Village in Gujarat, India

Vataman or Vataman Chowkdi is a small village in the western state of Gujarat in India, located at a crossroads about an hour and a half from Ahmedabad or Amdavad airport on the road to Palitana. Vataman is famous for its Jain derasar. Vataman village is famous for guava fruit many cast of people live in vataman like rajput, garasiya, Devipujak Samaj, Koli patel, bharavad, etc.

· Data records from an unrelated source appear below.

From an optimization exercise on the open Yosys and OpenROAD flow, aimed at small area, a short achievable clock period and few clock cycles per item; shortcuts taken in it are not production practice.
RTL that was checked went through simulation tests only; none was proved equivalent to the original.

==> run C <==
## rda_top
module rda_top (
	input  logic        clk,
	input  logic        rst,
	input  logic [63:0] req_a,
	input  logic [63:0] req_b,
	input  logic        req_cin,
	input  logic        req_valid,
	output logic        req_credit,
	output logic [64:0] rsp_sum,
	output logic        rsp_valid,
	input  logic        rsp_credit
);
==> module rda_result_buffer, before the edit <==
module rda_result_buffer (
	input  logic        clk,
	input  logic        rst,
	input  logic [64:0] push_data,
	input  logic        push_valid,
	output logic        push_take,
	output logic [64:0] rsp_sum,
	output logic        rsp_valid,
	input  logic        rsp_credit,
	output logic        req_credit
);
	localparam int DEPTH = 6;
	logic [64:0]      mem [0:DEPTH-1];
	logic [DEPTH-1:0] wr_oh;
	logic [DEPTH-1:0] rd_oh;
	logic [DEPTH-1:0] full_v;
	logic             head_v;
	logic             tail_v;
	logic [3:0]       credits;
	logic             out_v;
	logic             valid_q;
	logic             pop;
	logic             f_pop;
	logic             f_push;
	logic             out_v_next;
	logic [3:0]       credits_next;
	logic [DEPTH:0]   out_sel;
	logic [65*DEPTH-1:0] out_src;
	assign pop = valid_q;
	assign head_v = |(full_v & rd_oh);
	assign tail_v = |(full_v & wr_oh);
	assign f_pop = (~out_v | pop) & head_v;
	assign f_push = push_valid & ~tail_v;
	assign push_take = f_push;
	assign out_v_next = f_pop | (out_v & ~pop);
	always_comb begin
		case ({rsp_credit, pop})
			2'b10: credits_next = {credits[2:0], 1'b1};
			2'b01: credits_next = {1'b0, credits[3:1]};
			default: credits_next = credits;
		endcase
	end
	always_ff @(posedge clk) begin
		for (int k = 0; k < DEPTH; k++)
			if (f_push & wr_oh[k])
				mem[k] <= push_data;
	end
	always_ff @(posedge clk) begin
		if (rst) begin
			wr_oh <= DEPTH'(1);
			rd_oh <= DEPTH'(1);
			full_v <= '0;
			out_v <= 1'b0;
			credits <= 4'b1111;
			valid_q <= 1'b0;
		end else begin
			if (f_push)
				wr_oh <= {wr_oh[DEPTH-2:0], wr_oh[DEPTH-1]};
			if (f_pop)
				rd_oh <= {rd_oh[DEPTH-2:0], rd_oh[DEPTH-1]};
			full_v <= (full_v & ~({DEPTH{f_pop}} & rd_oh)) | ({DEPTH{f_push}} & wr_oh);
			out_v <= out_v_next;
			credits <= credits_next;
			valid_q <= out_v_next & credits_next[0];
		end
	end
	for (genvar k = 0; k < DEPTH; k++) begin : g_sel
		assign out_sel[k] = f_pop & rd_oh[k];
		assign out_src[65*k +: 65] = mem[k];
	end
	assign out_sel[DEPTH] = ~f_pop;
	rda_out_reg #(.N(DEPTH + 1)) u_out (
		.clk       (clk),
		.rst       (rst),
		.sel       (out_sel),
		.src       (out_src),
		.valid_d   (out_v_next & credits_next[0]),
		.rsp_sum   (rsp_sum),
		.rsp_valid (rsp_valid),
		.req_credit(req_credit)
	);
endmodule
==> module rda_top, before the edit <==
module rda_top (
	input  logic        clk,
	input  logic        rst,
	input  logic [63:0] req_a,
	input  logic [63:0] req_b,
	input  logic        req_cin,
	input  logic        req_valid,
	output logic        req_credit,
	output logic [64:0] rsp_sum,
	output logic        rsp_valid,
	input  logic        rsp_credit
);
	logic [64:0] core_sum;
	logic        core_valid;
	logic        core_take;
	rda_core u_core (
		.clk       (clk),
		.rst       (rst),
		.req_a     (req_a),
		.req_b     (req_b),
		.req_cin   (req_cin),
		.req_valid (req_valid),
		.take      (core_take),
		.sum_out   (core_sum),
		.sum_valid (core_valid)
	);
	rda_result_buffer u_buffer (
		.clk        (clk),
		.rst        (rst),
		.push_data  (core_sum),
		.push_valid (core_valid),
		.push_take  (core_take),
		.rsp_sum    (rsp_sum),
		.rsp_valid  (rsp_valid),
		.rsp_credit (rsp_credit),
		.req_credit (req_credit)
	);
endmodule
clock: 3.6 ns
lec_check: 0
cap_margin: 20
core_margin: 2
core_utilization: 40
cts_cluster_diameter: 80
cts_cluster_size: 30
setup_slack_margin: 1.6
slew_margin: 20
synth_hierarchical: 1
standard.sh (not shown) runs the stock make flow with config.mk's settings and CLKGATE_MAP_FILE= SYNTH_SCRIPT=/design/flow/synth_recipe.tcl, a recipe that flattens the netlist after the stock synthesis.
==> flow/flow/run.sh <==
#!/bin/bash
# Layout flow: the standard synthesis and ORFS flow, with the port buffers
# made from plain buffers (buf_4) instead of the delay cells buffer_ports picks by default.
set -euo pipefail
cd "$(dirname "$0")/.."
bash standard.sh synth > synth.log 2>&1
bash standard.sh "BUFFER_PORTS_ARGS=-buffer_cell sky130_fd_sc_hd__buf_4" finish > layout.log 2>&1
test -f out/final.def
==> inputs of run G, as changes to run C <==
--- a/flow/design.v
+++ b/flow/design.v
@@ -1802,2 +1802,3 @@
 	input  logic        push_valid,
+	input  logic        push_arrive,
 	output logic        push_take,
@@ -1813,4 +1814,2 @@
 	logic [DEPTH-1:0] full_v;
-	logic             head_v;
-	logic             tail_v;
 	logic [3:0]       credits;
@@ -1818,3 +1817,7 @@
 	logic             valid_q;
+	logic [DEPTH-1:0] we_q;
+	logic [DEPTH:0]   sel_q;
 	logic             pop;
+	logic             head_v;
+	logic             tail_v;
 	logic             f_pop;
@@ -1822,4 +1825,10 @@
 	logic             out_v_next;
+	logic             valid_next;
 	logic [3:0]       credits_next;
-	logic [DEPTH:0]   out_sel;
+	logic [DEPTH-1:0] wr_oh_next;
+	logic [DEPTH-1:0] rd_oh_next;
+	logic [DEPTH-1:0] full_v_next;
+	logic             push_valid_next;
+	logic             f_push_next;
+	logic             f_pop_next;
 	logic [65*DEPTH-1:0] out_src;
@@ -1839,5 +1848,12 @@
 	end
+	assign valid_next = out_v_next & credits_next[0];
+	assign wr_oh_next = f_push ? {wr_oh[DEPTH-2:0], wr_oh[DEPTH-1]} : wr_oh;
+	assign rd_oh_next = f_pop ? {rd_oh[DEPTH-2:0], rd_oh[DEPTH-1]} : rd_oh;
+	assign full_v_next = (full_v & ~({DEPTH{f_pop}} & rd_oh)) | ({DEPTH{f_push}} & wr_oh);
+	assign push_valid_next = push_arrive | (push_valid & ~f_push);
+	assign f_push_next = push_valid_next & ~(|(full_v_next & wr_oh_next));
+	assign f_pop_next = (~out_v_next | valid_next) & (|(full_v_next & rd_oh_next));
 	always_ff @(posedge clk) begin
 		for (int k = 0; k < DEPTH; k++)
-			if (f_push & wr_oh[k])
+			if (we_q[k])
 				mem[k] <= push_data;
@@ -1852,18 +1868,18 @@
 			valid_q <= 1'b0;
+			we_q <= '0;
+			sel_q <= {1'b1, {DEPTH{1'b0}}};
 		end else begin
-			if (f_push)
-				wr_oh <= {wr_oh[DEPTH-2:0], wr_oh[DEPTH-1]};
-			if (f_pop)
-				rd_oh <= {rd_oh[DEPTH-2:0], rd_oh[DEPTH-1]};
-			full_v <= (full_v & ~({DEPTH{f_pop}} & rd_oh)) | ({DEPTH{f_push}} & wr_oh);
+			wr_oh <= wr_oh_next;
+			rd_oh <= rd_oh_next;
+			full_v <= full_v_next;
 			out_v <= out_v_next;
 			credits <= credits_next;
-			valid_q <= out_v_next & credits_next[0];
+			valid_q <= valid_next;
+			we_q <= {DEPTH{f_push_next}} & wr_oh_next;
+			sel_q <= {~f_pop_next, {DEPTH{f_pop_next}} & rd_oh_next};
 		end
 	end
-	for (genvar k = 0; k < DEPTH; k++) begin : g_sel
-		assign out_sel[k] = f_pop & rd_oh[k];
+	for (genvar k = 0; k < DEPTH; k++) begin : g_src
 		assign out_src[65*k +: 65] = mem[k];
 	end
-	assign out_sel[DEPTH] = ~f_pop;
 	rda_out_reg #(.N(DEPTH + 1)) u_out (
@@ -1871,5 +1887,5 @@
 		.rst       (rst),
-		.sel       (out_sel),
+		.sel       (sel_q),
 		.src       (out_src),
-		.valid_d   (out_v_next & credits_next[0]),
+		.valid_d   (valid_next),
 		.rsp_sum   (rsp_sum),
@@ -1953,2 +1969,3 @@
 		.push_valid (core_valid),
+		.push_arrive(req_valid),
 		.push_take  (core_take),
SETUP_SLACK_MARGIN = 1.85   (was 1.6)
==> inputs of run A, as changes to run C <==
==> flow/run.sh (new file) <==
#!/bin/bash
# synth_recipe.tcl (not shown) runs the flow's synth.tcl, then flattens the netlist and writes it again
# the make line also repeats each setting of config.mk as NAME=value (left out here)
make -C /OpenROAD-flow-scripts/flow DESIGN_CONFIG=/design/flow/config.mk WORK_HOME=/design/flow/orfs CLKGATE_MAP_FILE= SYNTH_SCRIPT=/design/flow/synth_recipe.tcl finish
CORE_UTILIZATION = 60   (was 40)
PLACE_DENSITY = 0.72   (was not set)
removed: flow/flow/run.sh
removed: flow/standard.sh
==> impl_metrics.yaml <==
status:
  status: "timing/DRC/antenna clean"
global_routing:
  use_met2_pct: 33.14
  met1_usage_pct: 25.49
final_layout:
  layout-drive-gt1-share_pct: 25.24
worst_setup_path:
  path_cells: "a22o_4, o311ai_4, clkinv_4, buf_12, buf_16, a222oi_1, nand3_1"
placement:
  dp_cells: 2894
(the above is from run C)
==> impl_metrics.yaml <==
placement:
  dp_cells: 2909
power_and_ir_drop:
  p_seq_share_pct: 54.6
worst_setup_path:
  reg2reg_to: "u_buffer.sel_q[0]$_SDFF_PP0_"
  path_cells: "a22oi_2, a32oi_4, buf_12, mux2i_4, o22ai_2, o31ai_4, nor2_1"
global_routing:
  use_met2_pct: 33.46
  busiest_layer: "met2"
  met1_usage_pct: 25.75
final_layout:
  nFillCells: 5340
  layout-drive-gt1-share_pct: 31.63
synthesis:
  synth.net_count: 2127
status:
  status: "timing/DRC/antenna clean"
(the above is from run G)
==> impl_metrics.yaml <==
die:
  coreArea_um2: 39730
  ios: 200
status:
  status: "timing/DRC/antenna clean"
final_layout:
  final_cell_mix: "edfxtp_1 (390), nand2_1 (257), nor2_1 (224), dfxtp_1 (134), a22oi_1 (131)"
  layout-drive-gt1-share_pct: 20.59
placement:
  dp_cells: 2636
worst_setup_path:
  path_cells: "a222oi_1, buf_4, buf_12, buf_6, nand4_4, clkinvlp_4, buf_12, buf_12, buf_16"
global_routing:
  use_met2_pct: 51.39
(the above is from run A)
Testbench counts of run G, summed over its fixed seeds: cycles 16,024, items 16,000.
No functional check of the RTL was part of run C and run A.

## what the ideal ports hide
Ports are ideal in the flow. The routed layouts listed here were re-timed in OpenROAD. Step 1: set_driving_cell puts a clkbuf_16 on clk and a buf_2 on each other input, an assumption about the parent block. Step 2 also shifts input and output timing later by t, the mid clock arrival at the registers, as if the neighbouring blocks saw the same clock. Three values: ideal ports, drivers, drivers and shift; two values: the first two.
run	t, ns	setup slack, ns	worst setup path after step 2	clock arrival spread, ns	cell pins on the clock port's net
run C	0.636	1.570 / 1.570 / 1.151	input to register	0.033 / 0.032	1
run G	0.639	1.713 / 1.713 / 1.378	input to register	0.022 / 0.022	1
run A	0.627	1.315 / 1.315 / 1.040	input to register	0.035 / 0.035	1
After both steps every run listed still meets setup and hold. The setup slack of run C, which loses most, moves by 0.000 ns with the drivers and by -0.419 ns with both steps.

The cast of Garasiya are Gohil and The cast of Rajputs are Barad, Dabhi, Rathod, Parmar, Chavda, etc.
Vataman village is also famous for temples like Ranmukteshwar Mahadev temple, Swaminarayan temple, Ramji Mandir, Laghurajswami temple, Bhathavali Meldi Maa temple etc. and Khedut Bazar mini mall(agro) also situated at Vataman Chowkadi by Hathisang Bhikhubha Barad and Barad Krupalsinh Hathisang.

== Demographics ==
In the 2001 India census, the village of Vataman had 5,906 inhabitants, 51.9% (3,067) male and 48.1% (2,839) female, for a gender ratio of 926 females per thousand males.

==Jain Temple==
This Jain temple is dedicated to the Bhagwan (Lord) Adinath or Rishabha that was consecrated with great fanfare and devotion by Anilaben and Sureshbhai Bapalalbhai Shah of Palanpur and Mumbai in April 2003. The main temple also houses statues of Rishabhanatha, Mahavira swami, Parshvanath swami, Vasupujya swami and Kunthunath swami. This temple belongs to the Śvetāmbara sect of Jainism.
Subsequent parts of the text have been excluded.